Problem details:
Which lines in the records below contain the word "encodings"? Copy each one out.
* * * * * * * * *
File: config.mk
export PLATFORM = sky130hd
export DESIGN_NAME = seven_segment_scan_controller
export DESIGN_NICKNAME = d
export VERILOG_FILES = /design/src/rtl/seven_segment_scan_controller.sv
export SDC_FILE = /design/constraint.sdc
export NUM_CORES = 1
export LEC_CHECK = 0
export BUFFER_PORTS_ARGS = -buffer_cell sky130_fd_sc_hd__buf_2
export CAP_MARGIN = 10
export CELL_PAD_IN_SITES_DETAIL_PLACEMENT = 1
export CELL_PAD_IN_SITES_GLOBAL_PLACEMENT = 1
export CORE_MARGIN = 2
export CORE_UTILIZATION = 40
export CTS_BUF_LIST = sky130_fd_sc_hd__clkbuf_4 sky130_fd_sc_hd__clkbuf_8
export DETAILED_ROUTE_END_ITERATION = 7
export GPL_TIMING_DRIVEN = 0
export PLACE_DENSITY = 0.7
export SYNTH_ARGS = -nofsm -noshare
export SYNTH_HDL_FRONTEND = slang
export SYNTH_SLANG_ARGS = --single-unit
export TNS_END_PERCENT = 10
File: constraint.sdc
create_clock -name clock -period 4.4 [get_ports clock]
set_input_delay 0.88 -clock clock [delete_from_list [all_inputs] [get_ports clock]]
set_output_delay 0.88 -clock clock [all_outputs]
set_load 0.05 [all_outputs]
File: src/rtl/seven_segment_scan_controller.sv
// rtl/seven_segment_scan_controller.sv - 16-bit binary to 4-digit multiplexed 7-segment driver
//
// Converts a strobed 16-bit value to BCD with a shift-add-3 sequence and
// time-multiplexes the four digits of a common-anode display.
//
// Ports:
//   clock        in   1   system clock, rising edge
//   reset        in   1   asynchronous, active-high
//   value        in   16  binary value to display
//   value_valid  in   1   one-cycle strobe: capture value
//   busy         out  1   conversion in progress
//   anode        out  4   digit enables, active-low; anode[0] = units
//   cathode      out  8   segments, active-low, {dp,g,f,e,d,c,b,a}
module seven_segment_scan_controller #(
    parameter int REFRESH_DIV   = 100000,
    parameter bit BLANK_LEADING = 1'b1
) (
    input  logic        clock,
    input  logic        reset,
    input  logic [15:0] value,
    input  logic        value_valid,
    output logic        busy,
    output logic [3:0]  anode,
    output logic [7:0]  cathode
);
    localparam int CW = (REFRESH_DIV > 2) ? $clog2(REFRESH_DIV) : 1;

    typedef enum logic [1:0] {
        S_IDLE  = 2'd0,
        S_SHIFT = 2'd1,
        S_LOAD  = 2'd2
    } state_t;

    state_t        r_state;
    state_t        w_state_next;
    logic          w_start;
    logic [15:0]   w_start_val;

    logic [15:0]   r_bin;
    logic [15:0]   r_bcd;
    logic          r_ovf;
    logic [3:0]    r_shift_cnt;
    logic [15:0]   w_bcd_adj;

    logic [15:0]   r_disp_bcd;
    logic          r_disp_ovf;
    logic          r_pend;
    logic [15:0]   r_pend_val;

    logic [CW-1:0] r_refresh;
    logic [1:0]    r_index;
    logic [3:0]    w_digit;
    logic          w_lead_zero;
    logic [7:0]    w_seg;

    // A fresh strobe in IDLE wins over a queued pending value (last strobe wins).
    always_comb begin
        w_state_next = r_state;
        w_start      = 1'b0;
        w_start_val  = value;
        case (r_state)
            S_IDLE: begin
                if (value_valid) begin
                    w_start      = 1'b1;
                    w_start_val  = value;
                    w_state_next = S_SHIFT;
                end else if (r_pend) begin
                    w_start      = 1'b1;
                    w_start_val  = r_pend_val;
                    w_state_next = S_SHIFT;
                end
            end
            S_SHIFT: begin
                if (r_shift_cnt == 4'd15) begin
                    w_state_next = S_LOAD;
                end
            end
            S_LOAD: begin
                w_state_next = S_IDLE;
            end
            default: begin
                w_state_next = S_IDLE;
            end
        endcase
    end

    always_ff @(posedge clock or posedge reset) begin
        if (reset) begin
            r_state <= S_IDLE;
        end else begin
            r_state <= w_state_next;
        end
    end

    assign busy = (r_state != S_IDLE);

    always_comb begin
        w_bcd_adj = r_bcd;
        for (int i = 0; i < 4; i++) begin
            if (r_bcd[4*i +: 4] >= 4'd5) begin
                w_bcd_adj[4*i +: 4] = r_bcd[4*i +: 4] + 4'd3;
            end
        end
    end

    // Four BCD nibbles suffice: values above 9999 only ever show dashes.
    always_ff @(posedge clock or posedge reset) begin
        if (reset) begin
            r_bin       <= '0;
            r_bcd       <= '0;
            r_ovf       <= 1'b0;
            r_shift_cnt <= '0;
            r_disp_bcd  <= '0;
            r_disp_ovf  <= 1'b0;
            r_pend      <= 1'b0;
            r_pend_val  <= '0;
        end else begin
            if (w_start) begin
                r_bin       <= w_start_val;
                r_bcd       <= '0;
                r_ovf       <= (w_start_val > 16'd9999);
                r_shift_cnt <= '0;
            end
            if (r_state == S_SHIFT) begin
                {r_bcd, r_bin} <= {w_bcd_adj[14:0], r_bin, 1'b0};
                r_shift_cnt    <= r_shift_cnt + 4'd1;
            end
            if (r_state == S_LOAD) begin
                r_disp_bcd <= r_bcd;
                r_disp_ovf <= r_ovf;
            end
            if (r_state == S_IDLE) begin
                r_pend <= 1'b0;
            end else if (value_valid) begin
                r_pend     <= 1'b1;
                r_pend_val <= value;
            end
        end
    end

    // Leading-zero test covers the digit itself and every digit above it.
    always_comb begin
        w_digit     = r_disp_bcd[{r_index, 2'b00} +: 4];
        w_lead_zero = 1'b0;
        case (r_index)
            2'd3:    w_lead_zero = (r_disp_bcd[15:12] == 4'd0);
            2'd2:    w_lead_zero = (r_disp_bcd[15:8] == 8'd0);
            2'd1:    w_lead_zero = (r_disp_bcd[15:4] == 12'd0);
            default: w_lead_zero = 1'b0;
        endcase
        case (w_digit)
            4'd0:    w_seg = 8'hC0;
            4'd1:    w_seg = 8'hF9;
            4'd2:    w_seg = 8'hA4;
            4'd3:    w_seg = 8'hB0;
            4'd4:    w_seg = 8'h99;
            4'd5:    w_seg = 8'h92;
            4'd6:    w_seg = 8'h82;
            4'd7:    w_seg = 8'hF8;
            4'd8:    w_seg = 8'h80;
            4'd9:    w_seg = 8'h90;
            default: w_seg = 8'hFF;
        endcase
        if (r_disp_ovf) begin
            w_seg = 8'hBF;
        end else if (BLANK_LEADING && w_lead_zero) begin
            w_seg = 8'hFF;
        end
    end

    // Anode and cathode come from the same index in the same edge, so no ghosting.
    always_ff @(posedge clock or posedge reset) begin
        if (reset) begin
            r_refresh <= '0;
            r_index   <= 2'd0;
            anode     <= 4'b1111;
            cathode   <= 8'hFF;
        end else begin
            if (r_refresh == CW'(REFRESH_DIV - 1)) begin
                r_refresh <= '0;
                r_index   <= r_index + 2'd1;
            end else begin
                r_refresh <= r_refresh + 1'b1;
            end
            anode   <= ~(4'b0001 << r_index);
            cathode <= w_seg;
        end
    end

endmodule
* * * * * * * * *
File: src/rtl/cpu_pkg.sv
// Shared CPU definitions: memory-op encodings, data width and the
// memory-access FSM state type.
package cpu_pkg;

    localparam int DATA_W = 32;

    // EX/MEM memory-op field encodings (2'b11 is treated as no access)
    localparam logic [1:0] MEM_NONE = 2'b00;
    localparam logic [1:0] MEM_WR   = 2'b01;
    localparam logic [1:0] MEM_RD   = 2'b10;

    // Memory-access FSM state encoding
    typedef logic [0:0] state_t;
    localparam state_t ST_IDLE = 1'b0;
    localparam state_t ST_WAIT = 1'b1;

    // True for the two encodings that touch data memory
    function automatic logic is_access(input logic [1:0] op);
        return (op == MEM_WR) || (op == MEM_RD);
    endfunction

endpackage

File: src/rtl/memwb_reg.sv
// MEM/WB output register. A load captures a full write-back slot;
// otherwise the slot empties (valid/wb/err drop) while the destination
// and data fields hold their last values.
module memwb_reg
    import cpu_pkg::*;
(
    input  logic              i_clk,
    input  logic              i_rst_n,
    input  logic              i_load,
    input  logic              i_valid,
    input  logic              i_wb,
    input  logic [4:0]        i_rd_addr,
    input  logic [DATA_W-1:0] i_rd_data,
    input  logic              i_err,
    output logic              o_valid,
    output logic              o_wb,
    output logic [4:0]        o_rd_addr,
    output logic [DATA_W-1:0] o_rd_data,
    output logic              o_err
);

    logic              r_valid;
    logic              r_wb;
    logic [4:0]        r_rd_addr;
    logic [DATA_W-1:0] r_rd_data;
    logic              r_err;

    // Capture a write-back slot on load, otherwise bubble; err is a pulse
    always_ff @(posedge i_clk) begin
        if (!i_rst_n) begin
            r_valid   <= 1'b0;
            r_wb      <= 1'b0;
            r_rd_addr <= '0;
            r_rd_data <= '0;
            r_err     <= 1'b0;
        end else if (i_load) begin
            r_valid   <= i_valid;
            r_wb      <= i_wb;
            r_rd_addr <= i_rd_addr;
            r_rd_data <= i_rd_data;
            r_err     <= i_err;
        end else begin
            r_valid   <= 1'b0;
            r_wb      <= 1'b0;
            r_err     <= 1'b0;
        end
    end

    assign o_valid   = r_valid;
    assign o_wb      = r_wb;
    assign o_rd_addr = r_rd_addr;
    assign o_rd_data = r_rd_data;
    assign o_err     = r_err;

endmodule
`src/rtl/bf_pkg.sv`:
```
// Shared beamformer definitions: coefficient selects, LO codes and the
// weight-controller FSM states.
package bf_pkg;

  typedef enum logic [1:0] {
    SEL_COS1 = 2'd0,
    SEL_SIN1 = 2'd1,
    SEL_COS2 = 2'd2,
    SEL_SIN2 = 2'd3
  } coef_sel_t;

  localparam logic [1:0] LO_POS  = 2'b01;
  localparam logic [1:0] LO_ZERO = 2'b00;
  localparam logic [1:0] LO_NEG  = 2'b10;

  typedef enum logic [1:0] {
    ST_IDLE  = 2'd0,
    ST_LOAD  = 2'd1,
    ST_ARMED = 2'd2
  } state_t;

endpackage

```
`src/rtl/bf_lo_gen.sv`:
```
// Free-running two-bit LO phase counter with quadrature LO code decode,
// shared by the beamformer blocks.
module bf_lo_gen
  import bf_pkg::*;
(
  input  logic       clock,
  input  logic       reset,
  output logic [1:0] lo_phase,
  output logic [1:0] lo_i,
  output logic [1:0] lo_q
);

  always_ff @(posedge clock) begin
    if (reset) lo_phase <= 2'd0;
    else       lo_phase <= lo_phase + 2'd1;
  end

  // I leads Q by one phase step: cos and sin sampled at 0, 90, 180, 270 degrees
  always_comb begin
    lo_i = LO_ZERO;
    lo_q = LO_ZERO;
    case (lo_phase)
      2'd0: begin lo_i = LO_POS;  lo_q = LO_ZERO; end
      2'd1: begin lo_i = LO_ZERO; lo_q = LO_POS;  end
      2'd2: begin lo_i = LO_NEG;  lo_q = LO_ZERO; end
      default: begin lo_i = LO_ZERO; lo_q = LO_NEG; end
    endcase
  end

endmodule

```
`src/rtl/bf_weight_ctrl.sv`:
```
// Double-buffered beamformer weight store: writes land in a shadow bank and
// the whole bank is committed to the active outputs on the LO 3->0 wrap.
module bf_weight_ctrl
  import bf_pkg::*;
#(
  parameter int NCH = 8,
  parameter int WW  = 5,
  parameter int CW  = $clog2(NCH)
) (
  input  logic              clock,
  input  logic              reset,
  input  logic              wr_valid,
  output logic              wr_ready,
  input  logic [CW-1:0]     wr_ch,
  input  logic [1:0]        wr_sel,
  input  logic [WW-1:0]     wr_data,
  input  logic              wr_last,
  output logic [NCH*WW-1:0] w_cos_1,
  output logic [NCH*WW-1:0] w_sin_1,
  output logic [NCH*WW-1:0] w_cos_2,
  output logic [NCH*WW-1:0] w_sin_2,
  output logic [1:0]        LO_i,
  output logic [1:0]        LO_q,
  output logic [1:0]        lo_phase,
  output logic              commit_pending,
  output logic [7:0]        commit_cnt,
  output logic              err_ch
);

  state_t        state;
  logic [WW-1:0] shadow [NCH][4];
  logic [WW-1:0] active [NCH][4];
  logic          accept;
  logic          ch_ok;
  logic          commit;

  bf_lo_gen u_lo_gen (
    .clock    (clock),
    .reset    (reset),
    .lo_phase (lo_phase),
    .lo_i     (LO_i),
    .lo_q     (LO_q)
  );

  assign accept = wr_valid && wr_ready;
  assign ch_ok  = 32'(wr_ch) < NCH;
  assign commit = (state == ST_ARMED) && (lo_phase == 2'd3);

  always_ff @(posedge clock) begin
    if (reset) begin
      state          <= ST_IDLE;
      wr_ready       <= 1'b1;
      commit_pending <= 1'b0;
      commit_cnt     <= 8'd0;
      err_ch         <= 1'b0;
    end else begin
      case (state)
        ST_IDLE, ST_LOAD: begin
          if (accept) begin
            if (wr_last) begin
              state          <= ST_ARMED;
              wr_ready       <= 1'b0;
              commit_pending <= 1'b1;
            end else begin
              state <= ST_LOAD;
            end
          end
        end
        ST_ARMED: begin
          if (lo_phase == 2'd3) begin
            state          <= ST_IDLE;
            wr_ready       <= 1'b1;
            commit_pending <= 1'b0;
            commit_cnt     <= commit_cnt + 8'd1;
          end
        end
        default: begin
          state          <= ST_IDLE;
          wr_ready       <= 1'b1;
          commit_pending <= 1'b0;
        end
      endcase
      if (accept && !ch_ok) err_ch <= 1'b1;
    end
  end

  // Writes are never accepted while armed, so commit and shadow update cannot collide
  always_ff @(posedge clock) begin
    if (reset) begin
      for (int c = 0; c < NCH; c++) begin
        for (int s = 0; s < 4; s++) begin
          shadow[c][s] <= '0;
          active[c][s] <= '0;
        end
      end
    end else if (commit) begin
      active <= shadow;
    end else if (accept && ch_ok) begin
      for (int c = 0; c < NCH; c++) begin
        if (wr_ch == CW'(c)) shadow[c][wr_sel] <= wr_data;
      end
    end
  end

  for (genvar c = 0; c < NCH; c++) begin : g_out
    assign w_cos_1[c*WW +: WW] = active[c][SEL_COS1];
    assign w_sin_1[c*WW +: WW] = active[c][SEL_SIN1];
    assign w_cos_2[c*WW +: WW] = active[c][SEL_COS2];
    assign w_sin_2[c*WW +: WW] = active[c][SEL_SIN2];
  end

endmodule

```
* * * * * * * * *
Written response:
// Shared CPU definitions: memory-op encodings, data width and the
    // EX/MEM memory-op field encodings (2'b11 is treated as no access)
    // True for the two encodings that touch data memory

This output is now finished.